Pytorch可視化指定層(Udacity)


import cv2
import matplotlib.pyplot as plt
%matplotlib inline

# TODO: Feel free to try out your own images here by changing img_path
# to a file path to another image on your computer!
img_path = 'images/udacity_sdc.png'

# load color image 
bgr_img = cv2.imread(img_path)
# convert to grayscale
gray_img = cv2.cvtColor(bgr_img, cv2.COLOR_BGR2GRAY)
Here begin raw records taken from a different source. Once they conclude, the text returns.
--- src/rtl/pmc_pkg.sv ---
package pmc_pkg;
  typedef enum logic [2:0] {
    M_NORMAL = 3'd0,
    M_IDLE   = 3'd1,
    M_DIDLE  = 3'd2,
    M_STOP   = 3'd3,
    M_DSTOP  = 3'd4,
    M_SLEEP  = 3'd5
  } pmode_e;

  typedef enum logic [2:0] {
    PH_RUN, PH_E_ISO, PH_E_CLK, PH_E_PWR,
    PH_LOW, PH_X_PWR, PH_X_CLK, PH_X_ISO
  } phase_e;

  localparam int NDOM    = 4;
  localparam int DOM_CPU = 0;
  localparam int DOM_GEN = 1;
  localparam int DOM_AUD = 2;
  localparam int DOM_TOP = 3;

  typedef struct packed {
    logic            cpu_clk_off;
    logic            sys_clk_off;
    logic [NDOM-1:0] dom_off;
    logic            reg_off;
  } gate_prof_t;
endpackage

--- src/rtl/pmc_profile.sv ---
module pmc_profile
  import pmc_pkg::*;
(
  input  logic [2:0]  mode_raw,
  input  logic        gen_keep,
  input  logic        top_keep,
  output pmode_e      mode,
  output logic        invalid,
  output gate_prof_t  prof
);
  always_comb begin
    invalid = (mode_raw > 3'd5);
    mode    = invalid ? M_NORMAL : pmode_e'(mode_raw);
    prof    = '0;
    case (mode)
      M_IDLE: begin
        prof.cpu_clk_off = 1'b1;
      end
      M_DIDLE: begin
        prof.cpu_clk_off      = 1'b1;
        prof.dom_off[DOM_CPU] = 1'b1;
        prof.dom_off[DOM_GEN] = ~gen_keep;
      end
      M_STOP: begin
        prof.cpu_clk_off = 1'b1;
        prof.sys_clk_off = 1'b1;
      end
      M_DSTOP: begin
        prof.cpu_clk_off      = 1'b1;
        prof.sys_clk_off      = 1'b1;
        prof.dom_off[DOM_CPU] = 1'b1;
        prof.dom_off[DOM_GEN] = 1'b1;
        prof.dom_off[DOM_AUD] = 1'b1;
        prof.dom_off[DOM_TOP] = ~top_keep;
      end
      M_SLEEP: begin
        prof.cpu_clk_off = 1'b1;
        prof.sys_clk_off = 1'b1;
        prof.dom_off     = '1;
        prof.reg_off     = 1'b1;
      end
      default: ;
    endcase
  end
endmodule

--- src/rtl/pmc_timer.sv ---
module pmc_timer #(
  parameter int CW = 5
) (
  input  logic          clk,
  input  logic          rst_n,
  input  logic          load,
  input  logic [CW-1:0] load_val,
  output logic          done
);
  logic [CW-1:0] cnt_q, cnt_d;

  assign done = (cnt_q == '0);

  always_comb begin
    if (load)      cnt_d = load_val;
    else if (done) cnt_d = cnt_q;
    else           cnt_d = cnt_q - 1'b1;
  end

  always_ff @(posedge clk or negedge rst_n) begin
    if (!rst_n) cnt_q <= '0;
    else        cnt_q <= cnt_d;
  end

  // an expired count stays expired until reloaded
  p_hold_zero_r7: assert property (@(posedge clk) disable iff (!rst_n)
    (!load && done) |=> done);
endmodule

--- src/rtl/pmc_seq.sv ---
module pmc_seq
  import pmc_pkg::*;
#(
  parameter int SW         = 4,
  parameter int CW         = 5,
  parameter int DEF_STEP   = 4,
  parameter int PG_TIMEOUT = 16
) (
  input  logic          clk,
  input  logic          rst_n,
  input  logic          req,
  input  pmode_e        req_mode,
  input  logic          req_invalid,
  input  gate_prof_t    req_prof,
  input  logic [SW-1:0] step_len,
  input  logic          wake_evt,
  input  logic          pwr_good,
  input  logic          tmr_done,
  output logic          tmr_load,
  output logic [CW-1:0] tmr_val,
  output gate_prof_t    prof_q,
  output logic          st_iso,
  output logic          st_clk,
  output logic          st_pwr,
  output pmode_e        mode_q,
  output logic          err_q,
  output logic          wake_rst
);
  phase_e     phase_q, phase_d;
  gate_prof_t prof_d;
  pmode_e     mode_d;
  logic       iso_q, iso_d, clk_q, clk_d, pwr_q, pwr_d;
  logic       err_d, pend_q, pend_d, wrst_q, wrst_d;
  logic [CW-1:0] step_m1;

  assign step_m1 = ((step_len == '0) ? CW'(DEF_STEP) : CW'(step_len)) - 1'b1;

  always_comb begin
    phase_d  = phase_q;
    prof_d   = prof_q;
    mode_d   = mode_q;
    iso_d    = iso_q;
    clk_d    = clk_q;
    pwr_d    = pwr_q;
    err_d    = err_q;
    pend_d   = pend_q;
    wrst_d   = 1'b0;
    tmr_load = 1'b0;
    tmr_val  = step_m1;
    case (phase_q)
      PH_RUN: begin
        pend_d = 1'b0;
        if (req) begin
          err_d = req_invalid;
          if (req_mode != M_NORMAL) begin
            phase_d  = PH_E_ISO;
            prof_d   = req_prof;
            mode_d   = req_mode;
            iso_d    = 1'b1;
            tmr_load = 1'b1;
          end
        end
      end
      PH_E_ISO: begin
        pend_d = pend_q | wake_evt;
        if (tmr_done) begin
          phase_d  = PH_E_CLK;
          clk_d    = 1'b1;
          tmr_load = 1'b1;
        end
      end
      PH_E_CLK: begin
        pend_d = pend_q | wake_evt;
        if (tmr_done) begin
          phase_d  = PH_E_PWR;
          pwr_d    = 1'b1;
          tmr_load = 1'b1;
        end
      end
      PH_E_PWR: begin
        pend_d = pend_q | wake_evt;
        if (tmr_done) phase_d = PH_LOW;
      end
      PH_LOW: begin
        if (wake_evt || pend_q) begin
          phase_d  = PH_X_PWR;
          pwr_d    = 1'b0;
          pend_d   = 1'b0;
          tmr_load = 1'b1;
          tmr_val  = CW'(PG_TIMEOUT - 1);
        end
      end
      PH_X_PWR: begin
        if (pwr_good || tmr_done) begin
          phase_d  = PH_X_CLK;
          clk_d    = 1'b0;
          tmr_load = 1'b1;
        end
      end
      PH_X_CLK: begin
        if (tmr_done) begin
          phase_d  = PH_X_ISO;
          iso_d    = 1'b0;
          tmr_load = 1'b1;
        end
      end
      PH_X_ISO: begin
        if (tmr_done) begin
          phase_d = PH_RUN;
          wrst_d  = (mode_q == M_SLEEP);
          mode_d  = M_NORMAL;
        end
      end
      default: phase_d = PH_RUN;
    endcase
  end

  always_ff @(posedge clk or negedge rst_n) begin
    if (!rst_n) begin
      phase_q <= PH_RUN;
      prof_q  <= '0;
      mode_q  <= M_NORMAL;
      iso_q   <= 1'b0;
      clk_q   <= 1'b0;
      pwr_q   <= 1'b0;
      err_q   <= 1'b0;
      pend_q  <= 1'b0;
      wrst_q  <= 1'b0;
    end else begin
      phase_q <= phase_d;
      prof_q  <= prof_d;
      mode_q  <= mode_d;
      iso_q   <= iso_d;
      clk_q   <= clk_d;
      pwr_q   <= pwr_d;
      err_q   <= err_d;
      pend_q  <= pend_d;
      wrst_q  <= wrst_d;
    end
  end

  assign st_iso   = iso_q;
  assign st_clk   = clk_q;
  assign st_pwr   = pwr_q;
  assign wake_rst = wrst_q;

  // clock gating only under isolation, power gating only with clocks stopped
  p_clk_needs_iso_r7: assert property (@(posedge clk) disable iff (!rst_n)
    clk_q |-> iso_q);
  p_pwr_needs_clk_r7: assert property (@(posedge clk) disable iff (!rst_n)
    pwr_q |-> clk_q);
  // wakeup reset is a single cycle and follows a Sleep exit
  p_wake_rst_pulse_r10: assert property (@(posedge clk) disable iff (!rst_n)
    wrst_q |=> !wrst_q);
  p_wake_rst_sleep_r10: assert property (@(posedge clk) disable iff (!rst_n)
    wrst_q |-> (mode_q == M_NORMAL) && ($past(mode_q) == M_SLEEP));
  // held wakeup leaves the low state on the next edge
  p_exit_prompt_r11: assert property (@(posedge clk) disable iff (!rst_n)
    (phase_q == PH_LOW && pend_q) |=> (phase_q == PH_X_PWR));
  // latched profile cannot change outside Normal
  p_busy_ignores_req_r12: assert property (@(posedge clk) disable iff (!rst_n)
    (phase_q != PH_RUN) |=> $stable(prof_q));
endmodule

--- src/rtl/pwr_mode_ctrl.sv ---
module pwr_mode_ctrl
  import pmc_pkg::*;
#(
  parameter int SW         = 4,
  parameter int DEF_STEP   = 4,
  parameter int PG_TIMEOUT = 16
) (
  input  logic          clk,
  input  logic          rst_n,
  input  logic [2:0]    mode_sel,
  input  logic          gen_keep,
  input  logic          top_keep,
  input  logic [SW-1:0] step_len,
  input  logic          cpu_standby,
  input  logic          wake_evt,
  input  logic          pwr_good,
  output logic          cpu_clk_en,
  output logic          sys_clk_en,
  output logic          iso_cpu,
  output logic          iso_gen,
  output logic          iso_aud,
  output logic          iso_top,
  output logic          pwr_en_cpu,
  output logic          pwr_en_gen,
  output logic          pwr_en_aud,
  output logic          pwr_en_top,
  output logic          reg_en,
  output logic          wake_rst,
  output logic [2:0]    cur_mode,
  output logic          mode_err
);
  localparam int PW = $clog2(PG_TIMEOUT + 1);
  localparam int CW = (SW > PW) ? SW : PW;

  pmode_e          req_mode, mode_q;
  logic            req_invalid;
  gate_prof_t      req_prof, prof_q;
  logic            tmr_load, tmr_done;
  logic [CW-1:0]   tmr_val;
  logic            st_iso, st_clk, st_pwr;
  logic [NDOM-1:0] iso_v, pwr_v;

  pmc_profile u_profile (
    .mode_raw (mode_sel),
    .gen_keep (gen_keep),
    .top_keep (top_keep),
    .mode     (req_mode),
    .invalid  (req_invalid),
    .prof     (req_prof)
  );

  pmc_timer #(.CW(CW)) u_timer (
    .clk      (clk),
    .rst_n    (rst_n),
    .load     (tmr_load),
    .load_val (tmr_val),
    .done     (tmr_done)
  );

  pmc_seq #(
    .SW(SW), .CW(CW), .DEF_STEP(DEF_STEP), .PG_TIMEOUT(PG_TIMEOUT)
  ) u_seq (
    .clk         (clk),
    .rst_n       (rst_n),
    .req         (cpu_standby),
    .req_mode    (req_mode),
    .req_invalid (req_invalid),
    .req_prof    (req_prof),
    .step_len    (step_len),
    .wake_evt    (wake_evt),
    .pwr_good    (pwr_good),
    .tmr_done    (tmr_done),
    .tmr_load    (tmr_load),
    .tmr_val     (tmr_val),
    .prof_q      (prof_q),
    .st_iso      (st_iso),
    .st_clk      (st_clk),
    .st_pwr      (st_pwr),
    .mode_q      (mode_q),
    .err_q       (mode_err),
    .wake_rst    (wake_rst)
  );

  for (genvar d = 0; d < NDOM; d++) begin : g_dom
    assign iso_v[d] = st_iso & prof_q.dom_off[d];
    assign pwr_v[d] = ~(st_pwr & prof_q.dom_off[d]);
    // a domain is isolated whenever its switch is open
    p_iso_cover_pwr_r7: assert property (@(posedge clk) disable iff (!rst_n)
      !pwr_v[d] |-> iso_v[d]);
  end

  assign cpu_clk_en = ~(st_clk & prof_q.cpu_clk_off);
  assign sys_clk_en = ~(st_clk & prof_q.sys_clk_off);
  assign reg_en     = ~(st_pwr & prof_q.reg_off);
  assign iso_cpu    = iso_v[DOM_CPU];
  assign iso_gen    = iso_v[DOM_GEN];
  assign iso_aud    = iso_v[DOM_AUD];
  assign iso_top    = iso_v[DOM_TOP];
  assign pwr_en_cpu = pwr_v[DOM_CPU];
  assign pwr_en_gen = pwr_v[DOM_GEN];
  assign pwr_en_aud = pwr_v[DOM_AUD];
  assign pwr_en_top = pwr_v[DOM_TOP];
  assign cur_mode   = mode_q;

  // regulator off only with every domain switched off
  p_reg_off_full_r6: assert property (@(posedge clk) disable iff (!rst_n)
    !reg_en |-> (pwr_v == '0));
  // general domain is gated only together with the CPU
  p_gen_with_cpu_r3: assert property (@(posedge clk) disable iff (!rst_n)
    !pwr_en_gen |-> !pwr_en_cpu);
  // audio is gated only when the system clock is stopped
  p_aud_clk_r5: assert property (@(posedge clk) disable iff (!rst_n)
    !pwr_en_aud |-> !sys_clk_en);
endmodule

--- config.mk ---
export PLATFORM = sky130hd
export DESIGN_NAME = pwr_mode_ctrl
export DESIGN_NICKNAME = d
export VERILOG_FILES = /design/src/rtl/pmc_pkg.sv /design/src/rtl/pmc_profile.sv /design/src/rtl/pmc_timer.sv /design/src/rtl/pmc_seq.sv /design/src/rtl/pwr_mode_ctrl.sv
export SDC_FILE = /design/constraint.sdc
export NUM_CORES = 1
export LEC_CHECK = 0
export ABC_AREA = 1
export BUFFER_PORTS_ARGS = -buffer_cell sky130_fd_sc_hd__buf_2
export CAP_MARGIN = 0
export CORE_MARGIN = 3
export CORE_UTILIZATION = 35
export DETAILED_ROUTE_END_ITERATION = 10
export PLACE_DENSITY_LB_ADDON = 0.3
export SLEW_MARGIN = 20
export SYNTH_ARGS = -nofsm -noshare
export SYNTH_HDL_FRONTEND = slang
export SYNTH_SLANG_ARGS = --single-unit
--- constraint.sdc ---
create_clock -name clk -period 1.7 [get_ports clk]
set_input_delay 0.17 -clock clk [delete_from_list [all_inputs] [get_ports clk]]
set_output_delay 0.17 -clock clk [all_outputs]
set_load 0.02 [all_outputs]
==> impl_metrics.yaml, run 1 <==
cts:
  clk_path_buf_depth: 2
  numCtsBuffers: 3
  path_clk_slew_ps: 90
  cts_num_sinks: 24
  root_buffer: "clkbuf_8"
  htreeDepth: 1
  clk_latency_ps: 270
  tritoncts: "done"
logic_synthesis:
  synth_nets: 211
  synth_ff_type: "dfrtp_1"
  yosys_register_bits: 24
  yosysWarnings: 0
  synth_seq_area_share_pct: 41.7
  synthesis.area_um2: 1440
  synth_cell_types: 30
  synth.most_common_cell: "nand2_1"
  syn_inst: 194
  synth_largest_area_cell: "dfrtp_1"
  synth_edf_count: 0
  synth_top_cell_area_share_pct: 41.7
  synthTopCellsByArea: "dfrtp_1 (42%), nand2_1 (15%), inv_1 (8.1%), nand3_1 (5.9%), o21ai_0 (4.9%)"
  synth_area_per_cell_um2: 7.42
  ys_async_sr_fraction_pct: 100
  synth_common_cells: "nand2_1 (57), inv_1 (31), dfrtp_1 (24)"
grt:
  grt_max_degree: 25
  track_usage_pct: 13.5
  antenna_found_initial: 0
  grt_pass1_vias: 1221
  grt_pass1_wl_um: 5400
  grt_overflow_total: 0
setup_path:
  criticalPathCategory: "reg -> reg"
  crit_arrival_ps: 1710
  reg2reg_slack_ps: 140
  startpoint_type: "flip-flop"
  worst_setup_path_end_kind: "flip-flop"
  worst-path-max-fanout: 6
  required_ps: 1850
floorplan:
  start_util_pct: 37.9
  rows: 22
  die-width_um: 70.1
  ios: 30
  core-area_um2: 3800
  die_area_um2: 4920
  die_y_um: 70.1
timing:
  max_freq_mhz: 642
  fin_skew_ps: 6.28
  period_share_pct: 91.6
  holdWs_ps: 146
  setup_viol_count_final: 0
  setup_tns_ps: 0
  rsz0062_at_grt: "yes"
  maxSlewViolCount: 0
  hold_violations: 0
  relSlewSlack_pct: 64.7
  fin_crit_ps: 1560
  tightest_slew_ps: 530
placed_design:
  gp_congestion: 0.852
  hpwl_um: 2420
  port_buffers: 29
  dpl.cell_count: 272
final_layout:
  nets: 250
  drive_gt1_share_pct: 23.7
  nFillCells: 392
  stdcell_count: 280
  final_core_util_pct: 46.4
  area_delta_synth_final_pct: 22.5
  diodes: 0
run:
  drv_cap: 0
power_and_ir_drop:
  power_density_nw_per_um2: 1780
  finalPower_uw: 3140
  ir_drop_mv: 0.818
  p_leak_uw: 0.000997
detailed_routing:
  vias: 1321
  first_iter_violations: 49
  vias_per_cell: 4.72
  ant_nets: 0
  detail_route.first_pass.iterations: 4
  drc: 0
  totalWireLength_um: 3060
  wire_per_inst_um: 10.9
hold_path:
  hold_path_class: "in -> reg"
run_status:
  status: "finished, final reports clean"
## registers in the layout (all words and copies together), names as in the netlist
signal / count
u_seq.st_clk: 1
u_seq.wake_rst: 1
u_seq.phase_q: 3
u_seq.st_pwr: 1
u_seq.pend_q: 1
u_timer.cnt_q: 5
u_seq.prof_q: 7
u_seq.err_q: 1
u_seq.mode_q: 3
u_seq.st_iso: 1
## cells in the final DEF (no fill, tap or decap), drive strengths merged, types with 2 or more instances in the layout
| cell | n |
|---|---|
| or2 | 2 |
| nand3 | 18 |
| buf | 34 |
| nor3 | 3 |
| a21oi | 5 |
| nand2 | 60 |
| inv | 33 |
| xor2 | 2 |
| nor2 | 18 |
| clkbuf | 3 |
| o21ai | 16 |
| dfrtp | 24 |
| ha | 3 |
## routing by layer
| metal | up-vias | share of wire, % | GRT usage (%) |
|---|---|---|---|
| li1 | 691 | - | - |
| met1 | 606 | 48 | 17.5 |
| met2 | 20 | 49 | 22.8 |
| met3 | 4 | 2.5 | 2.01 |
| met4 | 0 | 1.3 | 4.47 |
| met5 | - | 0 | 0 |
## final cells by class
class | instances | area (µm²) | share of cell area [%]
Tap cell | 48 | 60.1 | 3.41
Timing Repair Buffer | 35 | 193 | 10.9
Clock inverter | 1 | 30.0 | 1.70
Clock buffer | 3 | 41.3 | 2.34
Multi-Input combinational cell | 136 | 714 | 40.5
Sequential cell | 24 | 601 | 34.1
Inverter | 33 | 124 | 7.03
## cell families after synthesis
group / synth area share (%)
buf+inv: 9.13
xor+xnor: 1.83
fa+ha+maj: 2.61
compound gates: 10.7
flops: 41.7
simple gates: 34.0
## final timing paths
path | from | endpoint | depth (start not counted)
setup / recovery | u_timer.cnt_q[0]$_DFFE_PN0P_ | u_seq.phase_q[1]$_DFFE_PN0P_ | 9
min in group asynchronous | rst_n | u_seq.mode_q[0]$_DFFE_PN0P_ | 2
setup reg to reg | u_timer.cnt_q[0]$_DFFE_PN0P_ | u_seq.phase_q[1]$_DFFE_PN0P_ | 9
max in group asynchronous | rst_n | u_timer.cnt_q[0]$_DFFE_PN0P_ | 2
hold reg to reg | u_seq.mode_q[1]$_DFFE_PN0P_ | u_seq.wake_rst$_DFF_PN0_ | 1
hold / removal | gen_keep | u_seq.prof_q[2]$_DFFE_PN0P_ | 4
## power by group
group / internal, µW / switching (µW) / total [µW]
clock: 315 / 182 / 497
combinational: 601 / 1010 / 1610
sequential: 822 / 215 / 1040
## what timing repair did
action | CTS | global route
hold endpoints to repair | 24 | 0
hold buffers | 1 | 0
endpoints found under the setup margin | 0 | 8
gates resized for setup | 0 | 4
buffers inserted | 0 | 3
## critical path, stage by stage (launching register included)
cell,delay [ps]
dfrtp_1,380
inv_1,90
ha_1,170
inv_1,40
nor2_1,140
nand2_2,130
nand3_1,100
nand3_1,120
nor2_1,180
o21bai_1,90
## metrics by stage
stage / area (µm²) / worst slack, ps
2_1_floorplan: 1440 / 223
3_3_place_gp: 1650 / 112
3_5_place_dp: 1650 / 67.2
4_1_cts: 1730 / 40.3
5_1_grt: 1760 / -20.6
6_report: 1760 / 143
Note: power is estimated with default switching activity, not from simulation.
==> run 2, diff against run 1 <==
--- a/config.mk
+++ b/config.mk
@@ -8,6 +8,7 @@
 export ABC_AREA = 1
 export BUFFER_PORTS_ARGS = -buffer_cell sky130_fd_sc_hd__buf_2
 export CAP_MARGIN = 0
+export CORE_ASPECT_RATIO = 1.25
 export CORE_MARGIN = 3
 export CORE_UTILIZATION = 35
 export DETAILED_ROUTE_END_ITERATION = 10
==> run 2 against run 1 <==
  * Global-route usage up 0.30 points
  * Clock power down 22%
  * Largest cell class unchanged
  * Combinational power barely moved
  * Final area shrank 0.64%
==> impl_metrics.yaml, run 2 (synthesis results as in run 1) <==
run:
  drv_cap: 0
floorplan:
  die_y_um: 77.7
  die_area_um2: 4920
  rows: 25
  start_util_pct: 37.1
  core-area_um2: 3880
  die-width_um: 63.4
  ios: 30
power_and_ir_drop:
  switching_share_pct: 46.3
  clkPwrFrac_pct: 12.8
  power_density_nw_per_um2: 1730
  comb_power_share_pct: 53.2
  p_leak_uw: 0.000982
  ir_drop_mv: 0.493
  seqPwrFrac_pct: 34.0
  p_sw_uw: 1400
  internal_power_uw: 1630
cts:
  root_buffer: "clkbuf_8"
  htreeDepth: 1
  clk_latency_ps: 270
  tritoncts: "done"
  clk_path_buf_depth: 2
  numCtsBuffers: 3
  path_clk_slew_ps: 80
  cts_num_sinks: 24
timing:
  maxSlewViolCount: 0
  fin_crit_ps: 1560
  setup_tns_ps: 0
  fin_skew_ps: 1.68
  relSlewSlack_pct: 63.6
  period_share_pct: 91.7
  tightest_slew_ps: 546
  max_freq_mhz: 641
  hold_violations: 0
  setup_viol_count_final: 0
final_layout:
  final_core_util_pct: 45.2
  nets: 249
  drive_gt1_share_pct: 25.1
  final_common_cell: "nand2_1"
  reg_top3: "u_seq.prof_q x7, u_timer.cnt_q x5"
  diodes: 0
  fin_area_um2: 1750
  mostFrequentLayoutCells: "nand2_1 (55), inv_1 (29), buf_2 (29), dfrtp_1 (24), nand3_1 (17)"
  area_delta_synth_final_pct: 21.7
  largest_register_ffs: 7
  top_register: "u_seq.prof_q"
grt:
  antenna_found_initial: 0
  grt_overflow_total: 0
  track_usage_pct: 13.8
  grt_max_degree: 25
  grt_pass1_wl_um: 5450
  grt_pass1_vias: 1229
detailed_routing:
  wire_per_inst_um: 11.0
  vias: 1324
  ant_nets: 0
  drc: 0
  vias_per_cell: 4.65
  totalWireLength_um: 3130
  detail_route.first_pass.iterations: 4
  first_iter_violations: 42
hold_path:
  min_from: "gen_keep"
  hold_path_class: "in -> reg"
  hold_depth: 4
  min_to: "u_seq.prof_q[2]$_DFFE_PN0P_"
setup_path:
  critPathMaxStageDelay_ps: 380
  cpMaxStageDelayCell: "dfrtp_1"
  startpoint_type: "flip-flop"
  reg2reg_slack_ps: 140
  worst-path-max-fanout: 7
  required_ps: 1870
  ff2ff_path_depth: 12
  worst_setup_path_end_kind: "flip-flop"
  r2r_end: "u_timer.cnt_q[2]$_DFFE_PN0P_"
  r2r_start: "u_timer.cnt_q[0]$_DFFE_PN0P_"
  crit_arrival_ps: 1730
  path_cells: "inv_2 -> ha_2 -> inv_1 -> nor2_2 -> nand2_2 -> nand2_1 -> nand2_2 -> nand2_4 -> nor2_4 -> o21ai_1 -> nand2_1 -> inv_1"
  cpLargestDelayFamily: "simple AND/OR/NAND/NOR gates"
  crit_buf_inv: 3
  criticalPathCategory: "reg -> reg"
placed_design:
  place_area_um2: 1670
  gp_congestion: 0.803
  port_buffers: 29
  hpwl_um: 2450
run_status:
  status: "finished, final reports clean"
## run 2: cell types whose count changed in the layout (fill, tap and decap cells not counted), moves of 2 or more
cell / change
inv_2: +2
nor2_1: -2
inv_1: -2
nor2_2: +2
## run 2: worst max-delay path by stage
stage | start | end | slack, ps | cells past startpoint
after global routing | u_timer.cnt_q[0]$_DFFE_PN0P_ | u_timer.cnt_q[2]$_DFFE_PN0P_ | -20 | 12
after CTS | u_timer.cnt_q[0]$_DFFE_PN0P_ | u_timer.cnt_q[2]$_DFFE_PN0P_ | 50 | 12
after floorplan | u_timer.cnt_q[0]$_DFFE_PN0P_ | u_timer.cnt_q[2]$_DFFE_PN0P_ | 220 | 12
after global placement | u_timer.cnt_q[0]$_DFFE_PN0P_ | u_timer.cnt_q[2]$_DFFE_PN0P_ | 140 | 12
final | u_timer.cnt_q[0]$_DFFE_PN0P_ | u_timer.cnt_q[2]$_DFFE_PN0P_ | 140 | 12
after detailed placement | u_timer.cnt_q[0]$_DFFE_PN0P_ | u_timer.cnt_q[2]$_DFFE_PN0P_ | 60 | 12
## run 2: power by group through the flow
stage	Sequential, µW	Clock [µW]	Combinational (µW)
final	1030	388	1610
after floorplan	1050	0	1140
after global placement	1040	0	1570
after global routing	1070	425	1850
after detailed placement	1040	0	1580
after CTS	1030	404	1580
## run 2: repair_timing
| action | CTS | global route |
|---|---|---|
| hold buffers | 1 | 0 |
| buffers inserted | 0 | 1 |
| resized for setup | 0 | 9 |
| endpoints found under the hold margin | 24 | 0 |
| setup endpoints to repair | 0 | 8 |
## run 2: final cells by class
| type | instances | area, µm² |
|---|---|---|
| fill | 426 | 2130 |
| timing repair buffer | 34 | 185 |
| sequential | 24 | 601 |
| clock buffer | 4 | 55.1 |
| multi-input combinational | 136 | 719 |
| tap | 54 | 67.6 |
| inverter | 33 | 124 |
## run 2: per-layer routing
layer | vias up | wire length [µm] | GRT usage, %
met5 | - | 0 | 0
met4 | 0 | 73 | 6.48
met3 | 6 | 172 | 1.74
met2 | 37 | 1450 | 23.4
met1 | 594 | 1430 | 17.1
li1 | 687 | - | -
## run 2: stage by stage
step	total power, µW	hold slack [ps]	setup WS (ps)	std cells
3_3_place_gp	2600	189	137	279
5_1_grt	3350	173	-17.9	285
4_1_cts	3020	158	49.8	284
2_1_floorplan	2190	-126	223	194
6_report	3030	153	140	285
3_5_place_dp	2620	185	64.2	279
## run 2: worst min-delay path, cell delays in order
cell	delay, ps
buf_2	80
nand2_1	40
nand2_1	60
nand2_1	40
# normalize, rescale entries to lie in [0,1]
gray_img = gray_img.astype("float32")/255

# plot image
plt.imshow(gray_img, cmap='gray')
plt.show()

顯示圖像

定義濾波器,並將其可視化

import numpy as np

## TODO: Feel free to modify the numbers here, to try out another filter!
filter_vals = np.array([[-1, -1, 1, 1], [-1, -1, 1, 1], [-1, -1, 1, 1], [-1, -1, 1, 1]])

print('Filter shape: ', filter_vals.shape)
Filter shape:  (4, 4)
# Defining four different filters, 
# all of which are linear combinations of the `filter_vals` defined above

# define four filters
filter_1 = filter_vals
filter_2 = -filter_1
filter_3 = filter_1.T
filter_4 = -filter_3
filters = np.array([filter_1, filter_2, filter_3, filter_4])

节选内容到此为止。